You must understand that I come from a family where you are deemed to have a green thumb if you can grow a cactus on a windowsill. My own humble approach to gardening (which actually works pretty well) is to treat as a weed anything that hasn't flowered after a month or so and to sprinkle the rest with bone meal or whatever else you find lying around in the greenhouse.
The only shortcoming to this method is that it leaves you vulnerable to questions when neighbors stop to peer over your privet hedge and brightly ask what you're up to. ("Well, actually I'm sprinkling these weedy-looking things with some of this white stuff I found in the garage. I'm not sure if it's nitrogen or cement mix.")
And if there is one thing you can be certain of, it is that passersby will offer advice. Once, some years ago, when I was pruning a bed of leggy roses in front of our house, I had seven separate passersby stop and offer suggestions. Two of them stayed most of the afternoon, pointing out wayward suckers and stems that needed harder cutting back. Their advice was theoretically beneficial, but they also asked pointless questions, which was excruciating since I had to admit, little by little, that I wasn't altogether clear (actually, I didn't have the faintest idea) about the distinction between hybrid tea and floribundas. In British gardening terms, that is roughly equivalent to admitting that you are not sure which side of the road to drive on or how to tie your shoelaces. Altogether it was a mortifying experience.

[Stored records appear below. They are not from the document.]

`src/sv/pbfs_pkg.sv`:
```
// Shared constants, types and register codes for the periodic B-spline flow scale block.
package pbfs_pkg;

  localparam int FRAC_BITS = 16;          // fraction bits of one basis weight
  localparam int NUM_KNOTS = 4;
  localparam int PHASE_W   = 17;
  localparam int OUT_W     = 18;
  localparam int GAIN_W    = 16;
  localparam int KNOT_STEP = 16384;
  localparam int INT_FRAC  = 48;          // fraction bits of six times the basis
  localparam int DSH       = INT_FRAC - FRAC_BITS;
  localparam int QW        = FRAC_BITS + 3;
  localparam int PW        = FRAC_BITS + GAIN_W;
  localparam int AW        = FRAC_BITS + 18;
  localparam int RSH       = FRAC_BITS - 2;
  localparam int LATENCY   = 8;

  localparam logic [PHASE_W-1:0] PHASE_ONE  = PHASE_W'(65536);
  localparam logic [OUT_W-1:0]   OUT_MAX    = OUT_W'(131072);
  localparam logic [GAIN_W-1:0]  GAIN_RESET = GAIN_W'(16384);

  // ceil(2^(FRAC_BITS+3) / 3): exact floor division by three for values below 2^(FRAC_BITS+2)
  localparam logic [FRAC_BITS+1:0] RECIP =
    (FRAC_BITS+2)'(((64'd1 << (FRAC_BITS + 3)) + 64'd2) / 64'd3);

  typedef enum logic [1:0] {
    REG_GAIN_ONE,
    REG_GAIN_TWO,
    REG_GAIN_THREE,
    REG_GAIN_FOUR
  } reg_idx_t;

  // Folded spline argument of one knot: inner segments use the middle polynomial
  typedef struct packed {
    logic [16:0] x;
    logic        outer;
    logic        zero;
  } lane_t;

  typedef lane_t [NUM_KNOTS-1:0] lane_arr_t;
  typedef logic [NUM_KNOTS-1:0][GAIN_W-1:0] gain_arr_t;
  typedef logic [NUM_KNOTS-1:0][FRAC_BITS-1:0] weight_arr_t;

endpackage

```
`src/sv/pbfs_regs.sv`:
```
// Gain registers behind the APB-style configuration port.
module pbfs_regs (
  input  logic                     clk,
  input  logic                     rst,
  input  logic                     psel,
  input  logic                     penable,
  input  logic                     pwrite,
  input  logic [3:0]               paddr,
  input  logic [31:0]              pwdata,
  output logic [31:0]              prdata,
  output pbfs_pkg::gain_arr_t      gains
);

  logic                 wr;
  pbfs_pkg::reg_idx_t   idx;

  assign wr  = psel & penable & pwrite;
  assign idx = pbfs_pkg::reg_idx_t'(paddr[3:2]);

  always_ff @(posedge clk) begin
    if (rst) begin
      for (int j = 0; j < pbfs_pkg::NUM_KNOTS; j++) begin
        gains[j] <= pbfs_pkg::GAIN_RESET;
      end
    end else if (wr) begin
      case (idx)
        pbfs_pkg::REG_GAIN_ONE:   gains[0] <= pwdata[15:0];
        pbfs_pkg::REG_GAIN_TWO:   gains[1] <= pwdata[15:0];
        pbfs_pkg::REG_GAIN_THREE: gains[2] <= pwdata[15:0];
        pbfs_pkg::REG_GAIN_FOUR:  gains[3] <= pwdata[15:0];
        default: ;
      endcase
    end
  end

  assign prdata = {16'b0, gains[paddr[3:2]]};

endmodule

```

For a long time after that, I tried being more scientific in my approach. I studied manuals and even tuned in to Gardeners' Question Time. But it was hopeless. The facts simply wouldn't settle. I might as well have attempted to teach myself advanced calculus. How could I possibly be expected to remember the difference between Dianthus barbatus and Dianthus chinensis? Most of the time I can't even recall where I put the keys to the tool shed.

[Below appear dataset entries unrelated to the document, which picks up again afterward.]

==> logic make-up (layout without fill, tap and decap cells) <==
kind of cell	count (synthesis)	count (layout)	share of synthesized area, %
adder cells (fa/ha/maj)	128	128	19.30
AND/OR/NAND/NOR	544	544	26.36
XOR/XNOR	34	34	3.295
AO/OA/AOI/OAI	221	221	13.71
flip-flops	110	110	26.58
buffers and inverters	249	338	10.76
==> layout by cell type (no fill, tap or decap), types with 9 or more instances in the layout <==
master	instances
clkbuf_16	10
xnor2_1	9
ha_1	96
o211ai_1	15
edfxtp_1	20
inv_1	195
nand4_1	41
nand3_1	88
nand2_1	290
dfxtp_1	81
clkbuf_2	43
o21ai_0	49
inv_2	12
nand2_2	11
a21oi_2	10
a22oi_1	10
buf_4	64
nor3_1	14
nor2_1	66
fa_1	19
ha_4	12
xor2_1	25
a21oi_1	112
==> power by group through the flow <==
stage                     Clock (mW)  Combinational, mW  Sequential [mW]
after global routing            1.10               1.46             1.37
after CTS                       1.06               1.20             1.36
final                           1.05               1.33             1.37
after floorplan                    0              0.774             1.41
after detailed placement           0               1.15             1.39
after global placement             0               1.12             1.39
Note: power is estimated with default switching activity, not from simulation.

And then I hit upon a solution that was quite brilliant, if I say so myself. I discovered that if I memorized a few impressive terms from a gardening encyclopedia, tossed in an assortment of Latin-sounding words of my own devising, and sprinkled them liberally and confidently throughout conversation, I could beat the English at their own game.
Now if someone tells me that I need some dichlofluanid for my raspberry cane spot, I reply thoughtfully, "Well, you know I tried that last year, but I found that monocarbonyl-phylatium gives better sequestrene levels and speeds up vernalization, though I grant you I'm not happy about the laciniate rotation of the oblate leaves. Do you think I should heel in the nodes or go for something more leguminous?" Generally I find that this gets rid of them pretty briskly.
Anyway, I have finally come to realize that the real answer to successful gardening isn't necessarily knowing the scientific names or even keeping on top of your soil pH. It's having a good pile of mysterious powdery substances lying around.
Now, if you will excuse me, I found a tub of yellowish stuff under the workbench yesterday and I can't wait to try it out. I'm not sure if it's calomel dust of poster paint, but I've got a feeling it will be just the thing for my woolly aphids.